Momentum seems to have evaporated and the merged and flattening Ichimoku lines are not transmitting any directional price preference. However, the short-term oscillators are relaying a mixed view on this narrative. The MACD is just above zero and its red trigger line and is endorsing positive sentiment, as is the RSI, which has rebounded a tad off the 50 level. On the contrary, the bearish stochastic oscillator is suggesting negative pressures may overpower any efforts to step above the diagonal line.
If the downtrend line pulled from the 43-month high of 0.7464 manages to annul buyers’ latest endeavours to progress to the upside, an initial support zone may operate between the 100- and 50-period SMAs at 0.7040 and 0.7022 respectively. For the slanted barrier to secure the pair’s negative trajectory, it will need to redirect the price beneath the above mentioned zone as well as the 0.6996-0.7008 minor base. Steering lower, the moulded four-month foundation at 0.6942 may try to impede negative pressures from pushing the price towards the November 2020 lows, forming a support region between 0.6875-0.6896.
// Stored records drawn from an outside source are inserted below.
This is an optimization exercise on Yosys and OpenROAD, whose aim is small area, a short achievable clock period and few clock cycles, not a production implementation.
At most, simulation tests tie the RTL to the original design; equivalence was not proved.
Power figures rest on the tool's default switching activity, not on a simulated workload.

==> job 6481: inputs <==
==> flow/design.v (excerpt) <==
module Conv(
  clk,
  rst_n,
  image_valid,
  filter_valid,
  in_data,
  out_valid,
  out_data
);
clock: 6.0 ns
lec_check: 0
cap_margin: 20
core_margin: 2
core_utilization: 70
cts_buf_list: sky130_fd_sc_hd__clkbuf_8
cts_cluster_diameter: 100
cts_cluster_size: 40
setup_slack_margin: 3.5
slew_margin: 20
run.sh (not shown) runs the stock make flow with config.mk's settings and CLKGATE_MAP_FILE= SYNTH_SCRIPT=/design/flow/synth_recipe.tcl, a recipe that flattens the netlist after the stock synthesis.
==> inputs of job 8334, as changes to job 6481 <==
Settings changed: CORE_UTILIZATION 70 to 75, CTS_BUF_LIST sky130_fd_sc_hd__clkbuf_8 to sky130_fd_sc_hd__clkbuf_4 sky130_fd_sc_hd__clkbuf_8, CTS_CLUSTER_DIAMETER 100 to 50, CTS_CLUSTER_SIZE 40 to 20.
==> qor summary <==
	job 8334	job 6481
Outcome	timing/DRC/antenna clean	timing/DRC/antenna clean
Initial cell density of the core	76.9%	72.4%
Slack of the critical path	3.52 ns	3.59 ns
Largest net degree at the start of global routing	56	58
Net count, final	757	751
Buffering overhead	2.57%	2.05%
Power attributed to the clock group	813 uW	932 uW
Row count	38	39
Share of the clock period used by the worst path after layout	41.4%	40.2%
Cell leakage power	3.51 nW	3.48 nW
Combined global-route utilization of all metal layers	26.9%	23.5%
Fraction of layout cells with a size suffix above 1	11.4%	9.78%
Buffer count from post-CTS setup fixing	2	0
Layout-stage area growth over the synthesis result	10.1%	10.1%
Area of the die	12000 sq um	12900 sq um
Worst Path Max Fanout	10	4
Placed standard-cell area	8700 sq um	8710 sq um
Tapcells inserted	140	143
Testbench counts of job 6481, summed over its fixed seeds: cycles 9,600.
Testbench counts of job 8334, summed over its fixed seeds: cycles 9,600.

========
==> inputs of run B <==
Conv, a different RTL version from the one above (not shown whole).
Settings: LEC_CHECK=0, CAP_MARGIN=20, CORE_MARGIN=2, CORE_UTILIZATION=70, CTS_BUF_LIST=sky130_fd_sc_hd__clkbuf_8, CTS_CLUSTER_DIAMETER=100, CTS_CLUSTER_SIZE=40, SETUP_SLACK_MARGIN=3.9, SLEW_MARGIN=20, TNS_END_PERCENT=100; clock period 6.0 ns.
==> run C: changes against run B <==
--- a/flow/design.v
+++ b/flow/design.v
@@ -85,17 +85,17 @@
 logic [6:0] U1_s, U1_c;
 logic [7:0] U2_s, U2_c;
 logic [8:0] U3_s, U3_c;
 logic [8:0] S_s, S_c;
 logic [5:0] Z;           
 logic [8:0] C;           
 logic [8:0] M0, M1, M2;  
 logic v0, v1;            
-logic [5:0] pos1;        
+logic codd, first, last;  
 wire u1_1, u1_2;
 assign {u1_2, u1_1} = (f[0][0] & q[14][2]) + (f[0][1] & q[14][1]) + (f[0][2] & q[14][0]);
 wire u1_3 = (f[0][1] & q[14][2]) ^ (f[0][2] & q[14][1]);
 wire u1_4 = (f[0][1] & q[14][2]) & (f[0][2] & q[14][1]);
 wire u1_5 = (f[0][0] & q[14][1]) ^ (f[0][1] & q[14][0]);
 wire u1_6 = (f[0][0] & q[14][1]) & (f[0][1] & q[14][0]);
 wire u1_7, u1_8;
 assign {u1_8, u1_7} = (f[1][0] & q[13][2]) + (f[1][1] & q[13][1]) + (f[1][2] & q[13][0]);
@@ -325,16 +325,18 @@
 wire csum_g3_4 = csum_g2_4 | (csum_p2_4 & csum_g0_0);
 wire csum_g3_5 = csum_g2_5 | (csum_p2_5 & csum_g1_1);
 wire csum_g3_6 = csum_g2_6 | (csum_p2_6 & csum_g2_2);
 wire csum_g3_7 = csum_g2_7 | (csum_p2_7 & csum_g2_3);
 wire csum_g3_8 = csum_g2_8 | (csum_p2_8 & csum_g2_4);
 wire csum_p3_8 = csum_p2_8 & csum_p2_4;
 wire csum_g4_8 = csum_g3_8 | (csum_p3_8 & csum_g0_0);
 wire [8:0] csum = {(csum_p0_8 ^ csum_g3_7), (csum_p0_7 ^ csum_g3_6), (csum_p0_6 ^ csum_g3_5), (csum_p0_5 ^ csum_g3_4), (csum_p0_4 ^ csum_g2_3), (csum_p0_3 ^ csum_g2_2), (csum_p0_2 ^ csum_g1_1), (csum_p0_1 ^ csum_g0_0), csum_p0_0};
+wire [2:0] cc = cnt[2:0];
+wire rodd = cnt[3] ^ (cc == 3'd0);
 always_ff @(posedge clk) begin
   if (filter_valid) begin
     for (int k = 0; k < 8; k++) f[k] <= f[k+1];
     f[8] <= in_data;
   end
   if (image_valid) begin
     q[0] <= in_data;
     for (int k = 1; k < 15; k++) q[k] <= q[k-1];
@@ -344,33 +346,31 @@
     U2_c <= u2_b;
     U3_s <= u3_a;
     U3_c <= u3_b;
     S_s <= s_a;
     S_c <= s_b;
   end
   Z <= m3(f[8], in_data);
   C <= csum;
-  pos1 <= cnt;
+  codd  <= ~cc[0];
+  first <= ~rodd & cc[0];
+  last  <= rodd & ~cc[0];
 end
-wire [2:0] cc = pos1[2:0];
-wire codd  = ~cc[0];                            
-wire rodd  = pos1[3] ^ (cc == 3'd0);            
-wire first = ~rodd & ~codd;
-wire last  = rodd & codd;
 logic [8:0] mx;
-always_comb mx = (C > M0) ? C : M0;
+wire gt = C > M0;
+always_comb mx = gt ? C : M0;
 always_ff @(posedge clk) begin
   if (v1) begin
     if (codd) begin
       M0 <= M1;
       M1 <= M2;
       M2 <= mx;
-    end else begin
-      M0 <= first ? C : mx;
+    end else if (first || gt) begin
+      M0 <= C;
     end
   end
 end
 assign out_data = M2;
 wire [2:0] row = cnt[5:3];
 wire [2:0] col = cnt[2:0];
 always_ff @(posedge clk or negedge rst_n) begin
   if (!rst_n) begin
Settings changed: CORE_UTILIZATION 70 to 75, CTS_BUF_LIST sky130_fd_sc_hd__clkbuf_8 to sky130_fd_sc_hd__clkbuf_4 sky130_fd_sc_hd__clkbuf_8, CTS_CLUSTER_DIAMETER 100 to 50, CTS_CLUSTER_SIZE 40 to 20, SETUP_SLACK_MARGIN 3.9 to 3.5, TNS_END_PERCENT 100 to unset.
==> comparison table <==
|  | run B | run C |
|---|---|---|
| Reg2reg setup slack | 3550 ps | 3510 ps |
| Xor-xnor portion of the synthesized cell area | 0.0139 | 0.0141 |
| Number of fill cells in the layout | 617 | 556 |
| # clk buffers | 17 | 20 |
| Via count | 4858 | 4492 |
| Worst Skew | 11.3 ps | 8.99 ps |
| Headroom to the max-slew limit | 0.499 | 0.423 |
| Sequential area share after synthesis | 0.600 | 0.604 |
| Largest net degree at the start of global routing | 61 | 64 |
| Final RePlAce weighted congestion | 0.803 | 0.840 |
| Height of the die | 116 µm | 112 µm |
| CP startpoint | q[13][2] | f[4][2] |
| Met1 wire length | 6.40 mm | 5.98 mm |
| Placement-stage worst setup slack | 2910 ps | 2920 ps |
| Per-cell via count in the routed design | 5.62 | 5.72 |
| Number of logic inverters in the finished layout | 98 | 97 |
| Core utilization of the finished layout | 0.840 | 0.836 |
| Worst skew pair latency | 470 ps | 450 ps |
| Setup repair bufs after CTS | 29 | 3 |
| PwrDens | 453 nW/µm² | 420 nW/µm² |
| Number of resized instances in the post-cts repair step | 83 | 15 |
| Result of the run | timing/DRC/antenna clean | timing/DRC/antenna clean |
| Area growth from synthesis to final layout | 16.0% | 8.90% |
| Compound-gate portion of the synthesized area | 0.0494 | 0.0278 |
Testbench counts of run B, summed over its fixed seeds: cycles 9,600.
For run C, only the layout was checked, not whether the RTL still works.

========
==> garnet: inputs <==
Conv, a different RTL version from the one above (not shown whole).
export LEC_CHECK = 0
export ABC_AREA = 1
export CAP_MARGIN = 20
export CORE_MARGIN = 2
export CORE_UTILIZATION = 75
export CTS_BUF_LIST = sky130_fd_sc_hd__clkbuf_4 sky130_fd_sc_hd__clkbuf_8
export CTS_CLUSTER_DIAMETER = 50
export CTS_CLUSTER_SIZE = 20
export SETUP_SLACK_MARGIN = 3.5
export SLEW_MARGIN = 20
create_clock -name core_clock -period 6.0 [get_ports {clk}]
==> lagoon (differences from garnet) <==
Settings changed: ABC_AREA 1 to default, CORE_UTILIZATION 75 to 80, SETUP_SLACK_MARGIN 3.5 to 3.7.
==> comparison table <==
Result of the run: garnet finished clean; lagoon finished clean
Initial DRT Pass Iterations: garnet 6; lagoon 7
Wire length after detailed routing: garnet 16600 um; lagoon 30900 um
Non-clock buffer contribution to total cell area: garnet 1.68%; lagoon 4.44%
Pin count of the biggest net entering global routing: garnet 52; lagoon 57
Final setup skew: garnet 0.0166 ns; lagoon 0.0243 ns
Synth Area in Compound Gates: garnet 6.87%; lagoon 5.83%
Number of core rows: garnet 39; lagoon 37
Area enclosed by the die boundary: garnet 0.0126 mm2; lagoon 0.0116 mm2
Area fraction in and, or, nand and nor cells after synthesis: garnet 15.2%; lagoon 7.58%
Core region area: garnet 0.0114 mm2; lagoon 0.0104 mm2
Die width: garnet 112 um; lagoon 108 um
Net Sw Frac: garnet 34.7%; lagoon 38.8%
Largest voltage drop on the vdd net: garnet 0.000419 V; lagoon 0.000451 V
Clock network latency to the later pin of the worst-skew pair: garnet 0.47 ns; lagoon 0.52 ns
Die span in y: garnet 112 um; lagoon 108 um
Category of the most critical setup path: garnet reg2out; lagoon reg2reg
Seq group: garnet 1860 uW; lagoon 1940 uW
Reg clk slew, reported paths: garnet 0.09 ns; lagoon 0.12 ns
CLK BUF: garnet 21; lagoon 17
Worst-margin pin slew: garnet 0.678 ns; lagoon 0.854 ns
Minimum setup slack in the final design: garnet 3.61 ns; lagoon 3.29 ns
Most common library cell in the layout ignoring fill and taps: garnet sky130_fd_sc_hd__nand2_1; lagoon sky130_fd_sc_hd__edfxtp_1
Detailed-route vias per instance: garnet 5.78; lagoon 7.72
Count of placed standard cells including taps: garnet 980; lagoon 818
Testbench counts of garnet, summed over its fixed seeds: cycles 9,600.
Testbench counts of lagoon, summed over its fixed seeds: cycles 9,600.

========
==> branch sierra <==
Conv again, from the RTL that the note above started with.
make LEC_CHECK=0 ABC_AREA=1 CAP_MARGIN=20 CORE_MARGIN=2 CORE_UTILIZATION=70 CTS_BUF_LIST='sky130_fd_sc_hd__clkbuf_4 sky130_fd_sc_hd__clkbuf_8' CTS_CLUSTER_DIAMETER=50 CTS_CLUSTER_SIZE=20 SETUP_SLACK_MARGIN=3.6 SLEW_MARGIN=20 finish   # period 6.0 ns
==> inputs of branch raven, as changes to branch sierra <==
==> flow/config.mk (replaced) <==
export PLATFORM = sky130hd
export DESIGN_NAME = Conv
export DESIGN_NICKNAME = Conv
export VERILOG_FILES = /design/flow/design.v
export SDC_FILE = /design/flow/constraint.sdc
export NUM_CORES = 4
export LEC_CHECK = 0
export CAP_MARGIN = 20
export CORE_MARGIN = 2
export CORE_UTILIZATION = 70
export CTS_BUF_LIST = sky130_fd_sc_hd__clkbuf_8
export CTS_CLUSTER_DIAMETER = 100
export CTS_CLUSTER_SIZE = 40
export SETUP_SLACK_MARGIN = 3.5
export SLEW_MARGIN = 20
==> inputs of branch tundra, as changes to branch sierra <==
--- a/flow/config.mk
+++ b/flow/config.mk
@@ -6,11 +6,10 @@
 export NUM_CORES = 4
 export LEC_CHECK = 0
-export ABC_AREA = 1
 export CAP_MARGIN = 20
 export CORE_MARGIN = 2
-export CORE_UTILIZATION = 70
+export CORE_UTILIZATION = 75
 export CTS_BUF_LIST = sky130_fd_sc_hd__clkbuf_4 sky130_fd_sc_hd__clkbuf_8
 export CTS_CLUSTER_DIAMETER = 50
 export CTS_CLUSTER_SIZE = 20
-export SETUP_SLACK_MARGIN = 3.6
+export SETUP_SLACK_MARGIN = 3.5
 export SLEW_MARGIN = 20
==> results.sh <==
export IMPL_ir_drop_v=0.000248
export IMPL_period_share=0.402
export IMPL_crit_type="reg2reg"
export IMPL_taps=147
export IMPL_status="timing/DRC/antenna clean"
export IMPL_place_gp_congestion=0.837
-- figures above: branch raven

==> results.sh <==
export IMPL_synth_warnings=3
export IMPL_period_share=0.406
export IMPL_taps=143
export IMPL_ir_drop_v=0.000338
export IMPL_status="timing/DRC/antenna clean"
export IMPL_crit_type="reg2reg"
export IMPL_min_to="v1"
-- figures above: branch tundra

==> results.sh <==
export IMPL_status="timing/DRC/antenna clean"
export IMPL_crit_type="reg2out"
export IMPL_cts_setup_buffers=0
export IMPL_place_gp_congestion=0.829
export IMPL_seq_cell_count=175
export IMPL_ir_drop_v=0.000308
-- figures above: branch sierra

Testbench counts of branch sierra, summed over its fixed seeds: cycles 9,600.
Testbench counts of branch raven, summed over its fixed seeds: cycles 9,600.
Testbench counts of branch tundra, summed over its fixed seeds: cycles 9,600.

==> what the ideal ports hide <==
The flow's constraints put no driver on any port. The routed layouts listed below were extracted and timed again, unchanged, in two steps.
Step 1 (the two cells are an assumption about what drives the block):
set clk [get_ports {clk}]
set_driving_cell -lib_cell sky130_fd_sc_hd__clkbuf_16 $clk
set_driving_cell -lib_cell sky130_fd_sc_hd__buf_2 [delete_from_list [all_inputs] $clk]
Step 2, shift: input delay + t, output delay - t, t = (earliest + latest rising clock arrival at the registers) / 2. This alone moves slack from input paths to output paths.
a / b / c = ideal / step 1 / step 2; a / b = the first two.
| run | t (ns) | setup WS [ns] | worst setup path after step 2 | latest minus earliest clock arrival (ns) | worst register clock-pin slew, ns |
|---|---|---|---|---|---|
| job 6481 | 0.486 | 3.588 / 3.567 / 3.137 | input to register | 0.013 / 0.013 | 0.09 / 0.09 |
| job 8334 | 0.499 | 3.517 / 3.533 / 3.034 | input to register | 0.012 / 0.012 | 0.09 / 0.09 |
| run B | 0.503 | 3.551 / 3.551 / 3.481 | input to register | 0.012 / 0.012 | 0.10 / 0.10 |
| run C | 0.481 | 3.511 / 3.511 / 3.150 | input to register | 0.010 / 0.010 | 0.09 / 0.09 |
| garnet | 0.493 | 3.609 / 3.576 / 3.134 | input to register | 0.018 / 0.019 | 0.10 / 0.10 |
| lagoon | 0.548 | 3.286 / 3.286 / 2.784 | input to register | 0.024 / 0.024 | 0.12 / 0.12 |
| branch sierra | 0.485 | 3.599 / 3.563 / 3.245 | input to register | 0.010 / 0.010 | 0.09 / 0.09 |
| branch raven | 0.512 | 3.586 / 3.558 / 3.183 | input to register | 0.011 / 0.011 | 0.09 / 0.09 |
| branch tundra | 0.484 | 3.563 / 3.563 / 3.238 | input to register | 0.013 / 0.013 | 0.09 / 0.09 |
After both steps every run listed still meets setup and hold. The setup slack of lagoon, which loses most, moves by 0.000 ns with the drivers and by -0.502 ns with both steps.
Alternatively, a significant positive impetus is necessary to drive the price over the descending trend line at 0.7060. Should this occur, buyers may quickly be challenged by a key resistance section from 0.7082 to 0.7105. Nonetheless, even triumphing over this, a push past the 0.7130-0.7149 reinforced border and the 0.7180 high would be necessary to cement a positive outlook.
Summarizing, NZDUSD remains negatively skewed. It appears the required positive backing is currently not present to overcome the downtrend line and the 0.7082-0.7105 nearby boundary.